How to complete this task:
Locate the line that contains "w_alub_nxt = WIDTH'(w_opa_nxt[WIDTH-1]);" in the entries below, then repeat it and every following line through the line that contains "r_alub <= w_alub_nxt;", exactly, and no others.

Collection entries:
= = =

==> src/rtl/multdiv_sequencer.sv <==
// Iterative signed multiply/divide sequencer. It owns no adder: every add is
// issued to a shared alu through the alu_* ports (opcode 0 = add). Shifts,
// muxing and carry extraction are local wiring.
module multdiv_sequencer #(
   parameter int WIDTH = 32,
   parameter int ITERS = 32
) (
   input  logic             clock,
   input  logic             reset,
   input  logic             ctrl_MULT,
   input  logic             ctrl_DIV,
   input  logic [WIDTH-1:0] data_operandA,
   input  logic [WIDTH-1:0] data_operandB,
   output logic [WIDTH-1:0] alu_operandA,
   output logic [WIDTH-1:0] alu_operandB,
   output logic [4:0]       alu_opcode,
   output logic [4:0]       alu_shiftamt,
   input  logic [WIDTH-1:0] alu_result,
   output logic [WIDTH-1:0] data_result,
   output logic             data_exception,
   output logic             data_resultRDY,
   output logic             busy
);

   localparam int CW = $clog2(ITERS);
   localparam logic [WIDTH-1:0] MIN_NEG = {1'b1, {(WIDTH-1){1'b0}}};

   typedef enum logic [2:0] {
      S_IDLE, S_ABS_A, S_ABS_B, S_NEG_D, S_ITER, S_SIGN, S_DONE
   } state_t;

   state_t           r_state, w_state_nxt;
   logic [WIDTH-1:0] r_opa, r_opb, r_absb, r_negd, r_acc, r_x, r_res, r_alua, r_alub;
   logic [WIDTH-1:0] w_opa_nxt, w_opb_nxt, w_absb_nxt, w_negd_nxt, w_acc_nxt, w_x_nxt;
   logic [WIDTH-1:0] w_res_nxt, w_alua_nxt, w_alub_nxt, w_mag, w_rsh;
   logic [CW-1:0]    r_cnt, w_cnt_nxt;
   logic             r_sign, r_div, r_ovf, r_lost, r_exc;
   logic             w_sign_nxt, w_div_nxt, w_ovf_nxt, w_lost_nxt, w_exc_nxt, w_carry;

   assign alu_operandA   = r_alua;
   assign alu_operandB   = r_alub;
   assign alu_opcode     = 5'b00000;
   assign alu_shiftamt   = 5'd0;
   assign data_result    = r_res;
   assign data_exception = r_exc;
   assign data_resultRDY = (r_state == S_DONE);
   assign busy           = (r_state != S_IDLE);

   // Unsigned carry-out of the shared add, rebuilt from the operand/result MSBs
   assign w_carry = (r_alua[WIDTH-1] & r_alub[WIDTH-1]) |
                    ((r_alua[WIDTH-1] | r_alub[WIDTH-1]) & ~alu_result[WIDTH-1]);
   // Divider partial remainder shifted left with the next dividend bit
   assign w_rsh = {r_acc[WIDTH-2:0], r_x[WIDTH-1]};

   // State register
   always_ff @(posedge clock or posedge reset) begin
      if (reset) r_state <= S_IDLE;
      else       r_state <= w_state_nxt;
   end

   // Next-state and next datapath values; r_x is the multiplicand or the quotient
   always_comb begin
      w_state_nxt = r_state;
      w_opa_nxt   = r_opa;
      w_opb_nxt   = r_opb;
      w_absb_nxt  = r_absb;
      w_negd_nxt  = r_negd;
      w_acc_nxt   = r_acc;
      w_x_nxt     = r_x;
      w_res_nxt   = r_res;
      w_cnt_nxt   = r_cnt;
      w_sign_nxt  = r_sign;
      w_div_nxt   = r_div;
      w_ovf_nxt   = r_ovf;
      w_lost_nxt  = r_lost;
      w_exc_nxt   = r_exc;
      case (r_state)
         S_IDLE: begin
            if (ctrl_MULT || ctrl_DIV) begin
               w_opa_nxt  = data_operandA;
               w_opb_nxt  = data_operandB;
               w_sign_nxt = data_operandA[WIDTH-1] ^ data_operandB[WIDTH-1];
               w_div_nxt  = ~ctrl_MULT;
               w_ovf_nxt  = 1'b0;
               w_lost_nxt = 1'b0;
               w_cnt_nxt  = '0;
               if (!ctrl_MULT && data_operandB == '0) begin
                  // Divide-by-zero short-circuits straight to DONE
                  w_state_nxt = S_DONE;
                  w_res_nxt   = '0;
                  w_exc_nxt   = 1'b1;
               end else begin
                  w_state_nxt = S_ABS_A;
               end
            end
         end
         S_ABS_A: begin
            w_x_nxt     = alu_result;
            w_state_nxt = S_ABS_B;
         end
         S_ABS_B: begin
            w_absb_nxt  = alu_result;
            w_acc_nxt   = '0;
            w_state_nxt = r_div ? S_NEG_D : S_ITER;
         end
         S_NEG_D: begin
            w_negd_nxt  = alu_result;
            w_state_nxt = S_ITER;
         end
         S_ITER: begin
            if (r_div) begin
               // Carry out means R' >= |B|: keep the difference, quotient bit 1
               if (w_carry) begin
                  w_acc_nxt = alu_result;
                  w_x_nxt   = {r_x[WIDTH-2:0], 1'b1};
               end else begin
                  w_acc_nxt = w_rsh;
                  w_x_nxt   = {r_x[WIDTH-2:0], 1'b0};
               end
            end else begin
               w_acc_nxt  = alu_result;
               w_x_nxt    = {r_x[WIDTH-2:0], 1'b0};
               w_lost_nxt = r_lost | r_x[WIDTH-1];
               w_ovf_nxt  = r_ovf | w_carry | (r_absb[r_cnt] & r_lost);
            end
            w_cnt_nxt = r_cnt + CW'(1);
            if (r_cnt == CW'(ITERS-1)) w_state_nxt = S_SIGN;
         end
         S_SIGN: begin
            w_res_nxt = alu_result;
            // Magnitude 2^31 is representable only as a negative product
            w_exc_nxt = r_div ? 1'b0 :
                        (r_ovf | (r_acc[WIDTH-1] & ~(r_sign & (r_acc == MIN_NEG))));
            w_state_nxt = S_DONE;
         end
         S_DONE:  w_state_nxt = S_IDLE;
         default: w_state_nxt = S_IDLE;
      endcase
   end

   // Alu operands for the state being entered, so they sit in flops during it
   always_comb begin
      w_alua_nxt = '0;
      w_alub_nxt = '0;
      w_mag      = w_div_nxt ? w_x_nxt : w_acc_nxt;
      case (w_state_nxt)
         S_ABS_A: begin
            w_alua_nxt = w_opa_nxt[WIDTH-1] ? ~w_opa_nxt : w_opa_nxt;
            w_alub_nxt = WIDTH'(w_opa_nxt[WIDTH-1]);
         end
         S_ABS_B: begin
            w_alua_nxt = w_opb_nxt[WIDTH-1] ? ~w_opb_nxt : w_opb_nxt;
            w_alub_nxt = WIDTH'(w_opb_nxt[WIDTH-1]);
         end
         S_NEG_D: begin
            w_alua_nxt = ~w_absb_nxt;
            w_alub_nxt = WIDTH'(1);
         end
         S_ITER: begin
            if (w_div_nxt) begin
               w_alua_nxt = {w_acc_nxt[WIDTH-2:0], w_x_nxt[WIDTH-1]};
               w_alub_nxt = w_negd_nxt;
            end else begin
               w_alua_nxt = w_acc_nxt;
               w_alub_nxt = w_absb_nxt[w_cnt_nxt] ? w_x_nxt : '0;
            end
         end
         S_SIGN: begin
            w_alua_nxt = w_sign_nxt ? ~w_mag : w_mag;
            w_alub_nxt = WIDTH'(w_sign_nxt);
         end
         default: begin
            w_alua_nxt = '0;
            w_alub_nxt = '0;
         end
      endcase
   end

   // Datapath registers
   always_ff @(posedge clock or posedge reset) begin
      if (reset) begin
         r_opa  <= '0;
         r_opb  <= '0;
         r_absb <= '0;
         r_negd <= '0;
         r_acc  <= '0;
         r_x    <= '0;
         r_res  <= '0;
         r_alua <= '0;
         r_alub <= '0;
         r_cnt  <= '0;
         r_sign <= 1'b0;
         r_div  <= 1'b0;
         r_ovf  <= 1'b0;
         r_lost <= 1'b0;
         r_exc  <= 1'b0;
      end else begin
         r_opa  <= w_opa_nxt;
         r_opb  <= w_opb_nxt;
         r_absb <= w_absb_nxt;
         r_negd <= w_negd_nxt;
         r_acc  <= w_acc_nxt;
         r_x    <= w_x_nxt;
         r_res  <= w_res_nxt;
         r_alua <= w_alua_nxt;
         r_alub <= w_alub_nxt;
         r_cnt  <= w_cnt_nxt;
         r_sign <= w_sign_nxt;
         r_div  <= w_div_nxt;
         r_ovf  <= w_ovf_nxt;
         r_lost <= w_lost_nxt;
         r_exc  <= w_exc_nxt;
      end
   end

endmodule

==> config.mk <==
export PLATFORM = sky130hd
export DESIGN_NAME = multdiv_sequencer
export DESIGN_NICKNAME = d
export VERILOG_FILES = /design/src/rtl/multdiv_sequencer.sv
export SDC_FILE = /design/constraint.sdc
export NUM_CORES = 1
export LEC_CHECK = 0
export CORE_MARGIN = 1.5
export CORE_UTILIZATION = 45
export DETAILED_ROUTE_END_ITERATION = 12
export PLACE_DENSITY = 0.66
export SETUP_SLACK_MARGIN = 0.5
export SLEW_MARGIN = 20
export SYNTH_ARGS = -nofsm -noshare
export SYNTH_HDL_FRONTEND = slang
export SYNTH_SLANG_ARGS = --single-unit
==> constraint.sdc <==
create_clock -name clock -period 24 [get_ports clock]
set_input_delay 6 -clock clock [delete_from_list [all_inputs] [get_ports clock]]
set_output_delay 6 -clock clock [all_outputs]
set_load 0.05 [all_outputs]
==> metrics.md <==
| Metric | Value |
|---|---|
| Outcome | `complete, no violations` |
| DP HPWL | `34,230 um` |
| Reg-to-Reg Start | `r_state[0]` |
| Worst path cell trace | `clkdlybuf4s50_1 -> nor2_1 -> nor2_4 -> buf_4 -> mux2i_4 -> buf_4 -> xnor2_1 -> a2bb2oi_1 -> o311a_1 -> o21ai_0` |
| Post-Route WL | `49,940 um` |
| Fmax | `0.1094 GHz` |
| Layout area overhead | `23.38%` |
| Post-CTS Repair Setup Buffers | `0` |
| Final min period | `9.141 ns` |
| Synth warn | `0` |
| Drt pass-1 iters | `5` |
| Vias in the first global route | `11,382` |
| Die Ht | `184.4 um` |
| RSZ-0062 raised after global routing | `false` |
| Area contributors post-synth | `dfrtp_1 51%, mux2_2 8.8%, xnor2_1 5.6%, a22o_1 3.7%, mux2i_1 3.1%` |
| I/O Buffers | `198` |
| Worst slew pin tran | `1.124 ns` |
| Clk buf depth | `3` |
| Mapped cell area | `14,810 um2` |
| Diodes inserted | `0` |
| TritonCTS clock tree | `built` |
| Top flip-flop cell by instance count after synthesis | `dfrtp_1` |
| GRT Util Overall | `29.91%` |
| DRC viols | `0` |
| Register area share after synthesis | `50.85%` |
| Worst R2R Path Depth | `11` |
| Fin. Hold Viols | `0` |
| Leakage | `7.787 nW` |
| Htree depth | `2` |
| Synth Area in Simple Gates | `8.109%` |
| Critical path peak fanout | `50` |
| Slew headroom | `25.08%` |
| Mux share of post-synthesis cell area | `14.26%` |
| Num rows | `66` |
| # Max-Cap Violations | `0` |
| Final setup viols | `0` |
| Crit. Startpoint | `ctrl_MULT` |
| Worst-Skew Late Latency | `0.53 ns` |
| Setup TNS | `0 ns` |
| Period utilization | `38.09%` |
| Largest stage delay, worst path | `0.65 ns` |
| Antenna Violating Nets Remaining | `0` |
| Hold Crit Class | `reg2reg` |
| Clk slew on worst S/H paths | `0.06 ns` |
| Cell count after synthesis | `1,311` |
| Critical path class | `in2reg` |
| Die area | `34,010 um2` |
| Core footprint | `32,450 um2` |
| Final worst slack | `14.86 ns` |
| Post-CTS Resized | `0` |
| Largest family of logic cells by synthesized area | `compound AO/OA/AOI/OAI gates` |
| Worst EP arrival | `9.52 ns` |
| Synth cell types | `68` |
| Starting Density | `45.64%` |
| Place WS | `14.31 ns` |
| CP startpoint kind | `input port` |
| Asr flop ratio synth | `100.0%` |
| Avg Cell Area, Syn | `11.30 um2` |
| CTS Root Cell | `clkbuf_16` |
| Worst path most repeated cell | `buf_4` |
| Nets | `1,573` |
| Pwr dens | `184.4 nW/um2` |
| Worst setup endpoint | `alu_operandA[22]` |
| Setup Skew | `0.02070 ns` |
| Flops & latches, synth | `301` |
| Clk sinks | `301` |
| CTS Buf Count | `35` |
| Die extent in x | `184.4 um` |
| R2R Path End | `alu_operandA[22]` |
| Count leader, synth | `dfrtp_1` |
| Slew Limit Fails | `0` |
| Number of flops mapped to enable cells by yosys | `0` |
| Vias | `11,433` |
| First-pass GRT wire length | `74,710 um` |
| CP required | `24.38 ns` |
| Initial antenna violation count | `3` |
| # hold bufs at CTS | `0` |
| Post-synth top area cell | `dfrtp_1` |
| Synth Area in Adders | `0.1689%` |
| Largest net degree at the start of global routing | `190` |
| Gpl congestion | `0.9128` |
| Avg WL per Cell | `25.79 um` |
| Synth Area in Compound Gates | `16.08%` |
| Slowest cell on crit path | `buf_4` |
| Maximum vdd drop | `0.08862 mV` |
| Number of vias per cell | `5.905` |
| Post-Synth XOR/XNOR Area | `5.677%` |
| Commonest cells post-synth | `301 x dfrtp_1, 117 x nand2_1, 116 x mux2_2` |
| DRT iter0 DRCs | `1,095` |
| R2R setup slack | `19.86 ns` |
| Congestion Overflow GR | `0` |
| Top cell type's share of synthesized area | `50.85%` |
| Fraction of layout cells with a size suffix above 1 | `14.99%` |
| Nature of the critical path endpoint | `flip-flop` |
| I/O pin cnt | `209` |
-- kinds of logic after synthesis --
| logic type | Yosys count |
|---|---|
| XOR/XNOR | 96 |
| AND/OR/NAND/NOR | 264 |
| adder cells (fa/ha/maj) | 2 |
| multiplexers | 177 |
| buffers and inverters | 150 |
| other | 1 |
| flip-flops | 301 |
| AO/OA/AOI/OAI | 320 |
-- power by group --
group | switching (mW) | internal, mW
Clock | 0.215 | 0.327
Combinational | 1.19 | 0.755
Sequential | 0.132 | 0.755
-- how the worst min path moves through the flow --
| stage | cells after the start | startpoint | endpoint |
|---|---|---|---|
| 2_1_floorplan | 2 | r_absb[3] | r_absb[3] |
| 3_3_place_gp | 1 | r_negd[15] | r_negd[15] |
| 3_5_place_dp | 1 | data_result[29] | data_result[29] |
| 4_1_cts | 1 | r_negd[25] | r_negd[25] |
| 5_1_grt | 1 | r_negd[7] | r_negd[7] |
| 6_report | 1 | r_negd[21] | r_negd[21] |
-- layout by cell type, fill, tap and decap left out, types with 5 or more instances in the layout --
master and n:
dfrtp_1 301, clkdlybuf4s50_1 198, mux2_2 116, nand2_1 116, xnor2_1 94, nor2_1 75, a21oi_1 68, a22o_1 63
mux2i_1 44, inv_1 41, o21ai_0 41, clkbuf_16 35, a32o_1 31, o21bai_1 30, a2bb2oi_1 25, buf_4 21
o311ai_0 19, nor4_1 18, mux4_2 10, conb_1 10, clkbuf_1 10, nand3_1 7, or3_1 6, nor3_1 6
o2111ai_1 6, o311ai_1 6, nor2_4 5
-- flip-flops by register name, indices dropped and copies added (netlist names), 5 cells and up --
signal / count
data_result: 32
r_acc: 32
r_absb: 32
alu_operandB: 32
r_negd: 32
alu_operandA: 32
r_x: 32
r_opb: 32
r_cnt: 5
r_opa: 32
-- cell type report --
class | instances | area [um2]
well taps | 442 | 553.0
fillers | 2810 | 14180
clock buffers | 49 | 968.4
repair buffers | 221 | 2187
flip-flops and latches | 301 | 7532
multi-input cells | 869 | 6673
clock inverters | 11 | 192.7
inverters | 43 | 168.9
-- routing by layer --
layer	vias to the layer above	share of wire, %	GRT usage, %
met5	-	0	0
met4	0	3.7	10.52
met3	92	6.2	4.525
met2	437	47	47.05
met1	5877	44	42.09
li1	5027	-	-
-- through the flow --
stage | cell area (um2) | utilization [%] | power (mW) | hold WS [ns] | instances
2_1_floorplan | 14850 | - | 2.257 | 0.4550 | 1320
3_3_place_gp | 17090 | 52.65 | 2.792 | 0.4773 | 1875
3_5_place_dp | 17090 | 52.65 | 2.810 | 0.4811 | 1875
4_1_cts | 18250 | 56.23 | 3.370 | 0.4947 | 1935
5_1_grt | 18280 | 56.31 | 3.550 | 0.5016 | 1936
6_report | 18280 | 56.31 | 3.370 | 0.4932 | 1936
-- worst max-delay path, delay by kind of cell --
family	cells	cell delay, ns
xor+xnor	1	0.15
buf+inv	3	1.79
mux	1	0.32
compound gates	3	0.55
simple gates	2	0.67
Power figures use the tool's default switching activity.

= = =

Answer to the exercise:
            w_alub_nxt = WIDTH'(w_opa_nxt[WIDTH-1]);
         end
         S_ABS_B: begin
            w_alua_nxt = w_opb_nxt[WIDTH-1] ? ~w_opb_nxt : w_opb_nxt;
            w_alub_nxt = WIDTH'(w_opb_nxt[WIDTH-1]);
         end
         S_NEG_D: begin
            w_alua_nxt = ~w_absb_nxt;
            w_alub_nxt = WIDTH'(1);
         end
         S_ITER: begin
            if (w_div_nxt) begin
               w_alua_nxt = {w_acc_nxt[WIDTH-2:0], w_x_nxt[WIDTH-1]};
               w_alub_nxt = w_negd_nxt;
            end else begin
               w_alua_nxt = w_acc_nxt;
               w_alub_nxt = w_absb_nxt[w_cnt_nxt] ? w_x_nxt : '0;
            end
         end
         S_SIGN: begin
            w_alua_nxt = w_sign_nxt ? ~w_mag : w_mag;
            w_alub_nxt = WIDTH'(w_sign_nxt);
         end
         default: begin
            w_alua_nxt = '0;
            w_alub_nxt = '0;
         end
      endcase
   end

   // Datapath registers
   always_ff @(posedge clock or posedge reset) begin
      if (reset) begin
         r_opa  <= '0;
         r_opb  <= '0;
         r_absb <= '0;
         r_negd <= '0;
         r_acc  <= '0;
         r_x    <= '0;
         r_res  <= '0;
         r_alua <= '0;
         r_alub <= '0;
         r_cnt  <= '0;
         r_sign <= 1'b0;
         r_div  <= 1'b0;
         r_ovf  <= 1'b0;
         r_lost <= 1'b0;
         r_exc  <= 1'b0;
      end else begin
         r_opa  <= w_opa_nxt;
         r_opb  <= w_opb_nxt;
         r_absb <= w_absb_nxt;
         r_negd <= w_negd_nxt;
         r_acc  <= w_acc_nxt;
         r_x    <= w_x_nxt;
         r_res  <= w_res_nxt;
         r_alua <= w_alua_nxt;
         r_alub <= w_alub_nxt;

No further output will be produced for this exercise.